Previously I mentioned return_f(), but I didn't explain what it really means. Remember that return_f() takes a closure and the next function to run - and the closure itself represents a stack frame complete with return address. 

Then return_f() is really a tailcall that also passes the return address: i.e. return_f() is a function call in continuation passing style. 

Other random bits: I mentioned closures can be in blocking mode. What's this good for? 

I'll give an example from bcache. When we traverse the btree, we call get_bucket() to get a btree node - looking it up in the cache, locking it, and potentially reading it in from disk. 

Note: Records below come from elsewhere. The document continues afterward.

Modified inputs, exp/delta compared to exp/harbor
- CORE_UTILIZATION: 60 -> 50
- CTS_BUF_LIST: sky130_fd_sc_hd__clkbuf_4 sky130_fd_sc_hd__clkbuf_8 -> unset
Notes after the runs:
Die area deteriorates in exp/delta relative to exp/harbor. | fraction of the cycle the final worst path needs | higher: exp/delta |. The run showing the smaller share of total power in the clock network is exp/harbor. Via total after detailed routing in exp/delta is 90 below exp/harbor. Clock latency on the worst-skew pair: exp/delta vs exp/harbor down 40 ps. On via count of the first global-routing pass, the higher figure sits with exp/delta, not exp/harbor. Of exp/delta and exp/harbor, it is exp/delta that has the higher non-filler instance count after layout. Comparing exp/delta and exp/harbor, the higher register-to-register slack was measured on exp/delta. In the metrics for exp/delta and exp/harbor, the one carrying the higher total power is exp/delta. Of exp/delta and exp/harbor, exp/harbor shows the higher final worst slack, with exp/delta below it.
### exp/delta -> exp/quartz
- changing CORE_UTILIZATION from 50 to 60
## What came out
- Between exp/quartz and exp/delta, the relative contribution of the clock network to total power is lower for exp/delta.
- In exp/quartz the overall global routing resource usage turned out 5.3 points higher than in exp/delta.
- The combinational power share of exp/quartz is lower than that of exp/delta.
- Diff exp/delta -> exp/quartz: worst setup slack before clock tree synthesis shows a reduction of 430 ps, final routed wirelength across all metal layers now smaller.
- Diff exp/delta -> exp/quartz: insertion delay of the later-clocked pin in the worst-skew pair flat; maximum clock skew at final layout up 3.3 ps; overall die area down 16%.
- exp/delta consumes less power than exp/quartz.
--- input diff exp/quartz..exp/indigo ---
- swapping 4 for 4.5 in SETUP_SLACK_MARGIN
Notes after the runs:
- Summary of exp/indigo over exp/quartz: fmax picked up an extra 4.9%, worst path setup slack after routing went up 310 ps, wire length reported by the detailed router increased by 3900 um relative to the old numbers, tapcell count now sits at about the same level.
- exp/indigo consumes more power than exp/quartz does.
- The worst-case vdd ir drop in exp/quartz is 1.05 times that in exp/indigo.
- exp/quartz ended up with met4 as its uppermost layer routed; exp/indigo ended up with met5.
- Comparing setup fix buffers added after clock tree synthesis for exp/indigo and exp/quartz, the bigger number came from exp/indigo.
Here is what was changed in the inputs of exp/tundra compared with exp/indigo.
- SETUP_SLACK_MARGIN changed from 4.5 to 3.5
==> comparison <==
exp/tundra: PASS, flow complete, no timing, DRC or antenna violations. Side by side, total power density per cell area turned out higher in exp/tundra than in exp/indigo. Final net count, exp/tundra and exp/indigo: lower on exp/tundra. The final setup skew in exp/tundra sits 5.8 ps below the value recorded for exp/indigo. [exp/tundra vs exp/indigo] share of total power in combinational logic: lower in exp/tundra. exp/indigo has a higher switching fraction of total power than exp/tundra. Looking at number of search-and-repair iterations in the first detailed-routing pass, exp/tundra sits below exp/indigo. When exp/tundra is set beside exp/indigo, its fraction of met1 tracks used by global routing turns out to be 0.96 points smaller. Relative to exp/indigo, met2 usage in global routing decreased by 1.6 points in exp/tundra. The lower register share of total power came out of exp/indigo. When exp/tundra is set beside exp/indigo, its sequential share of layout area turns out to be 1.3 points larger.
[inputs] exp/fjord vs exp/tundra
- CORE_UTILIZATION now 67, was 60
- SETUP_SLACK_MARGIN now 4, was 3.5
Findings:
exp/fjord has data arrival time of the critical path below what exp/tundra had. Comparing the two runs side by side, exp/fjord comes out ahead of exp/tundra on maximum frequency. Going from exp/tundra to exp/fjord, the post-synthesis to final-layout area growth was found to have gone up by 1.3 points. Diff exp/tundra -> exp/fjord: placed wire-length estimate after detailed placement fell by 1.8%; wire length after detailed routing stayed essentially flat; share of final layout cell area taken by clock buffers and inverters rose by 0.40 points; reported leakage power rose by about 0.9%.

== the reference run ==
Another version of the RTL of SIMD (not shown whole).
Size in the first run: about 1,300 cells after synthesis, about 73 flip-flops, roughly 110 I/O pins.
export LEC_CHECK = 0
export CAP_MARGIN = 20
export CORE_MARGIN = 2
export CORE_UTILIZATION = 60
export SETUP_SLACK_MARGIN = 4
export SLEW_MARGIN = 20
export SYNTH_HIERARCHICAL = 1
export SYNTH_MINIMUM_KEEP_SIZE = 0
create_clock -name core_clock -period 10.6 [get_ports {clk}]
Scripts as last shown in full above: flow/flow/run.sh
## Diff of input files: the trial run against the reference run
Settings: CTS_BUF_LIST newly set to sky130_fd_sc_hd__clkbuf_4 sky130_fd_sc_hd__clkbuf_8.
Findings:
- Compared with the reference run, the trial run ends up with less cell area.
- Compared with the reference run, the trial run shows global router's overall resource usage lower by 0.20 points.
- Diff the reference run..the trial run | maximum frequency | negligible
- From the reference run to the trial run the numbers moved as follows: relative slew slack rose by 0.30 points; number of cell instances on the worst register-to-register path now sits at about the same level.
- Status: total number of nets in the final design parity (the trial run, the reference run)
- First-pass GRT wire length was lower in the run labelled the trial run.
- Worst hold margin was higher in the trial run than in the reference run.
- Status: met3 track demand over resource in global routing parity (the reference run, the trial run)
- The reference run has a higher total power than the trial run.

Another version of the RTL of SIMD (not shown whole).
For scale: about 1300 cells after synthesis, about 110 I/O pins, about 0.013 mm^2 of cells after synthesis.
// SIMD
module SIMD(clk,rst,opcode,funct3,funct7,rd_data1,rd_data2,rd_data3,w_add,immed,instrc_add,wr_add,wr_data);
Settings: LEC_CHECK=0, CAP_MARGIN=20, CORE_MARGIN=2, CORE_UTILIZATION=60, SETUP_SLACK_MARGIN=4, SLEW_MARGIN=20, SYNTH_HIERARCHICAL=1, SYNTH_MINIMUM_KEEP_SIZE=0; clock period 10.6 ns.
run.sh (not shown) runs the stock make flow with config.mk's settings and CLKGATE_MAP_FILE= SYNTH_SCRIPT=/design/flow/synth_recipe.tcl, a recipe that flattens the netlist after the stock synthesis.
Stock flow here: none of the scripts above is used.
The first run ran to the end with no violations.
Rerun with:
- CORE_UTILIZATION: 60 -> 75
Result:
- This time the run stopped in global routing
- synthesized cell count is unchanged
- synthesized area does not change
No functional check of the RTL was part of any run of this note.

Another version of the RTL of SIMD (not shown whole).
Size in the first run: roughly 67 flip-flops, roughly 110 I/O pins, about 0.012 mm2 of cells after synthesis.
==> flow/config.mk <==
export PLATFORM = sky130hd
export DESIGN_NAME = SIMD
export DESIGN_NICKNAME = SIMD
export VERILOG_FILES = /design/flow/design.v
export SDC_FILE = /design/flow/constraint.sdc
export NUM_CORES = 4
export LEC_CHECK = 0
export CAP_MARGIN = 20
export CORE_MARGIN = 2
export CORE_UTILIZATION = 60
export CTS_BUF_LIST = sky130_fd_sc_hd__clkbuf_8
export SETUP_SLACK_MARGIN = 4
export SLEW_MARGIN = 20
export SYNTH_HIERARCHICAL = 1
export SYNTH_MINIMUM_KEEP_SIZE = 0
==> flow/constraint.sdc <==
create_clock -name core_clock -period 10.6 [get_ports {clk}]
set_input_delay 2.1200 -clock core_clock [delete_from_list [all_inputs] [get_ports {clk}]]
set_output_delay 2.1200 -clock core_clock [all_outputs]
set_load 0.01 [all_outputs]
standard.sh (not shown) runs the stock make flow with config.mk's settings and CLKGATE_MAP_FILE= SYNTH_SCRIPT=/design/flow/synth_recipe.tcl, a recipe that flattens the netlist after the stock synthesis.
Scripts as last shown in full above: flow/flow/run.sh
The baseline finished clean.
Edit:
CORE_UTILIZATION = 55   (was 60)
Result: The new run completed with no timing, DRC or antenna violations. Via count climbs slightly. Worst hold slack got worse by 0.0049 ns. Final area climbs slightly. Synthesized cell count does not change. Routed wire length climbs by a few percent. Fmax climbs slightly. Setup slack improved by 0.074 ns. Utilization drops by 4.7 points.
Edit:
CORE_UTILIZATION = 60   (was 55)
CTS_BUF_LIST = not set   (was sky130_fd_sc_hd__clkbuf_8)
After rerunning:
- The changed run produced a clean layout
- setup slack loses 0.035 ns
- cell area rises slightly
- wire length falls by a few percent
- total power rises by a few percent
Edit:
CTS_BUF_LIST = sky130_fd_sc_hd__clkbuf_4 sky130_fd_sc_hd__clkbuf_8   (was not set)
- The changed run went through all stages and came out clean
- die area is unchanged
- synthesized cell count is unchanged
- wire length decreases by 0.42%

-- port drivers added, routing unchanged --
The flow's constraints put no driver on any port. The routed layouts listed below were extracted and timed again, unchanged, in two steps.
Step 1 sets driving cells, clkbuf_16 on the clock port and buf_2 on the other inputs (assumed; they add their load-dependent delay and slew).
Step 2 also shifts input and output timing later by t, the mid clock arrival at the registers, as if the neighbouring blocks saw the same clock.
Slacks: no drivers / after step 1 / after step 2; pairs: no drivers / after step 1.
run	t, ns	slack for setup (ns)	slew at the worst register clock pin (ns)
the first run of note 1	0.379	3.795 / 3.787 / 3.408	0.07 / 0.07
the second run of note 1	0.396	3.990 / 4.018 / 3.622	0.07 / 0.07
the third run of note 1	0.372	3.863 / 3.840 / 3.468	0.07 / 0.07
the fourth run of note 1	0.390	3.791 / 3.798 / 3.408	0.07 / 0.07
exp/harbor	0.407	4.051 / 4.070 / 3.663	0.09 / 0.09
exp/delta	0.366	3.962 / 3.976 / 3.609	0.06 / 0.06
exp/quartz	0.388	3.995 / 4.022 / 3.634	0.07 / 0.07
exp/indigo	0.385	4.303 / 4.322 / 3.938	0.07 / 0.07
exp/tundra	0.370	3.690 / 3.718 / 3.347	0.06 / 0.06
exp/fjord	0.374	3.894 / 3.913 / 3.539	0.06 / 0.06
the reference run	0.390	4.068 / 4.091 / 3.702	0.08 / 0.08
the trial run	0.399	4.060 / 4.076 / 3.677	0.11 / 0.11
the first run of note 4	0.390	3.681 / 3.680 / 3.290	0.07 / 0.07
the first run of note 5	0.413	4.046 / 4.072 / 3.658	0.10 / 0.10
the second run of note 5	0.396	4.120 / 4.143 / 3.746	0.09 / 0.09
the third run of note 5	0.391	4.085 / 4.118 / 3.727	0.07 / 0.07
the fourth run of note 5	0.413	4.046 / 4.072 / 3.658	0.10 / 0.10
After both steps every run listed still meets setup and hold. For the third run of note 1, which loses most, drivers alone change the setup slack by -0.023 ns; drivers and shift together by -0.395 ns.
This is an optimization exercise on Yosys and OpenROAD, whose aim is small area and a short achievable clock period, not a production implementation. Function was checked by simulation only, so behaviour that the tests miss may differ from the original. No activity file was given, so power comes from the tool's default toggle rates.

==> job 6164: inputs <==
==> flow/design.v <==
package cep_define;
typedef enum logic [11:0] {
    CSR_PMPCFG0   = 12'h3A0,
    CSR_PMPCFG1   = 12'h3A1,
    CSR_PMPCFG2   = 12'h3A2,
    CSR_PMPCFG3   = 12'h3A3,
    CSR_PMPADDR0  = 12'h3B0,
    CSR_PMPADDR1  = 12'h3B1,
    CSR_PMPADDR2  = 12'h3B2,
    CSR_PMPADDR3  = 12'h3B3,
    CSR_PMPADDR4  = 12'h3B4,
    CSR_PMPADDR5  = 12'h3B5,
    CSR_PMPADDR6  = 12'h3B6,
    CSR_PMPADDR7  = 12'h3B7,
    CSR_PMPADDR8  = 12'h3B8,
    CSR_PMPADDR9  = 12'h3B9,
    CSR_PMPADDR10 = 12'h3BA,
    CSR_PMPADDR11 = 12'h3BB,
    CSR_PMPADDR12 = 12'h3BC,
    CSR_PMPADDR13 = 12'h3BD,
    CSR_PMPADDR14 = 12'h3BE,
    CSR_PMPADDR15 = 12'h3BF
} pmp_csr_e;
typedef enum logic[1:0] { 
    OFF,
    TOR,
    NA4,
    NAPOT
 } mode;
typedef struct packed {
    logic        L;       
    logic [1:0]  reserved;  
    mode         A;       
    logic        X;       
    logic        W;       
    logic        R;       
} pmpcfg;
typedef enum logic[1:0] { 
   READ,
   WRITE,
   EXECUTE,
   NOTHING
} operations;
endpackage
module lt32 (
    input  logic [31:0] x, y,
    output logic        lt
);
    logic [31:0] g, p;
    logic [15:0] g1, p1;
    logic [7:0]  g2, p2;
    logic [3:0]  g3, p3;
    logic [1:0]  g4, p4;
    always_comb begin
        g = y & ~x;
        p = y | ~x;
        for (int b = 0; b < 16; b++) begin
            g1[b] = g[2*b+1] | (p[2*b+1] & g[2*b]);
            p1[b] = p[2*b+1] & p[2*b];
        end
        for (int b = 0; b < 8; b++) begin
            g2[b] = g1[2*b+1] | (p1[2*b+1] & g1[2*b]);
            p2[b] = p1[2*b+1] & p1[2*b];
        end
        for (int b = 0; b < 4; b++) begin
            g3[b] = g2[2*b+1] | (p2[2*b+1] & g2[2*b]);
            p3[b] = p2[2*b+1] & p2[2*b];
        end
        for (int b = 0; b < 2; b++) begin
            g4[b] = g3[2*b+1] | (p3[2*b+1] & g3[2*b]);
            p4[b] = p3[2*b+1] & p3[2*b];
        end
        lt = g4[1] | (p4[1] & g4[0]);
    end
endmodule
module pre_and32 (
    input  logic [31:0] x,
    output logic [32:0] pre
);
    logic [7:0] blk;
    logic [8:0] bp;
    assign bp[0] = 1'b1;
    for (genvar m = 0; m < 8; m++) begin : g_blk
        assign blk[m]  = &x[4*m +: 4];
        assign bp[m+1] = bp[m] & blk[m];
        assign pre[4*m]     = bp[m];
        assign pre[4*m + 1] = bp[m] & x[4*m];
        assign pre[4*m + 2] = bp[m] & x[4*m] & x[4*m+1];
        assign pre[4*m + 3] = bp[m] & x[4*m] & x[4*m+1] & x[4*m+2];
    end
    assign pre[32] = bp[8];
endmodule
module entry_cmp (
    input  logic [31:0] addr, e,
    input  logic [31:0] lob,         
    input  logic [31:0] u,           
    output logic        lower, below
);
    logic lt_lo;
    lt32 c_lo (.x(addr), .y(lob), .lt(lt_lo));
    lt32 c_hi (.x(e),    .y(u),   .lt(below));
    assign lower = ~lt_lo;
endmodule
module entry_reg (
    input  logic [31:0] a,
    input  logic [1:0]  mode,
    output logic [31:0] lob, u,
    output logic        valid,       
    output logic        up_all       
);
    logic [32:0] pre, pres;
    logic [31:0] as, ms, v2;
    logic        tor, na4, napot, inc, big, base_zero, cout;
    assign tor   = (mode == 2'd1);
    assign na4   = (mode == 2'd2);
    assign napot = (mode == 2'd3);
    assign inc   = na4 | napot;
    pre_and32 u_pre (.x(a), .pre);
    assign ms[0] = 1'b1;
    assign ms[1] = 1'b1;
    for (genvar b = 2; b < 32; b++) begin : g_ms
        assign ms[b] = napot & pre[b-2];
    end
    assign as = a | ms;
    pre_and32 u_pres (.x(as), .pre(pres));
    for (genvar b = 0; b < 32; b++) begin : g_u
        assign u[b] = lob[b] ^ (inc & ~ms[b] & pres[b]);
    end
    assign cout = inc & pres[32];
    assign v2[0] = a[0] & ~napot;
    assign v2[1] = a[1] & (~napot | ~pre[1]);
    for (genvar b = 2; b < 32; b++) begin : g_v2
        assign v2[b] = a[b] & napot & pre[b-2] & ~pre[b];
    end
    assign big       = napot & pre[29];             
    assign base_zero = ~(a[31] & ~pre[31]) & ~(a[30] & ~pre[30]);
    assign valid     = tor | (big ? base_zero : ~(cout & (|v2)));
    assign up_all    = big | cout;
    for (genvar b = 0; b < 32; b++) begin : g_lob
        assign lob[b] = a[b] & ~(napot & valid & pre[b]);
    end
endmodule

If we're doing a cache lookup for a read, we're processing a bio out of generic_make_request() - which means if we had to read a btree node in from disk we can't just sleep in get_bucket(). So get_bucket() adds us to the btree node's wait list, starts the IO and returns -EAGAIN; request_read() then calls return_f(cl, <ins>request_read) and when it runs again the btree node will be in memory. 

However, if we're inserting into the b-tree we don't want to just bail out, unlocking the b-tree nodes we were working on if we need to block on something; insertions run out of a dedicated workqueue so they can sleep. So insertions run in blocking mode, and when get_bucket() (and more importantly, btree_alloc()) call closure_wait_on() it magically does the right thing.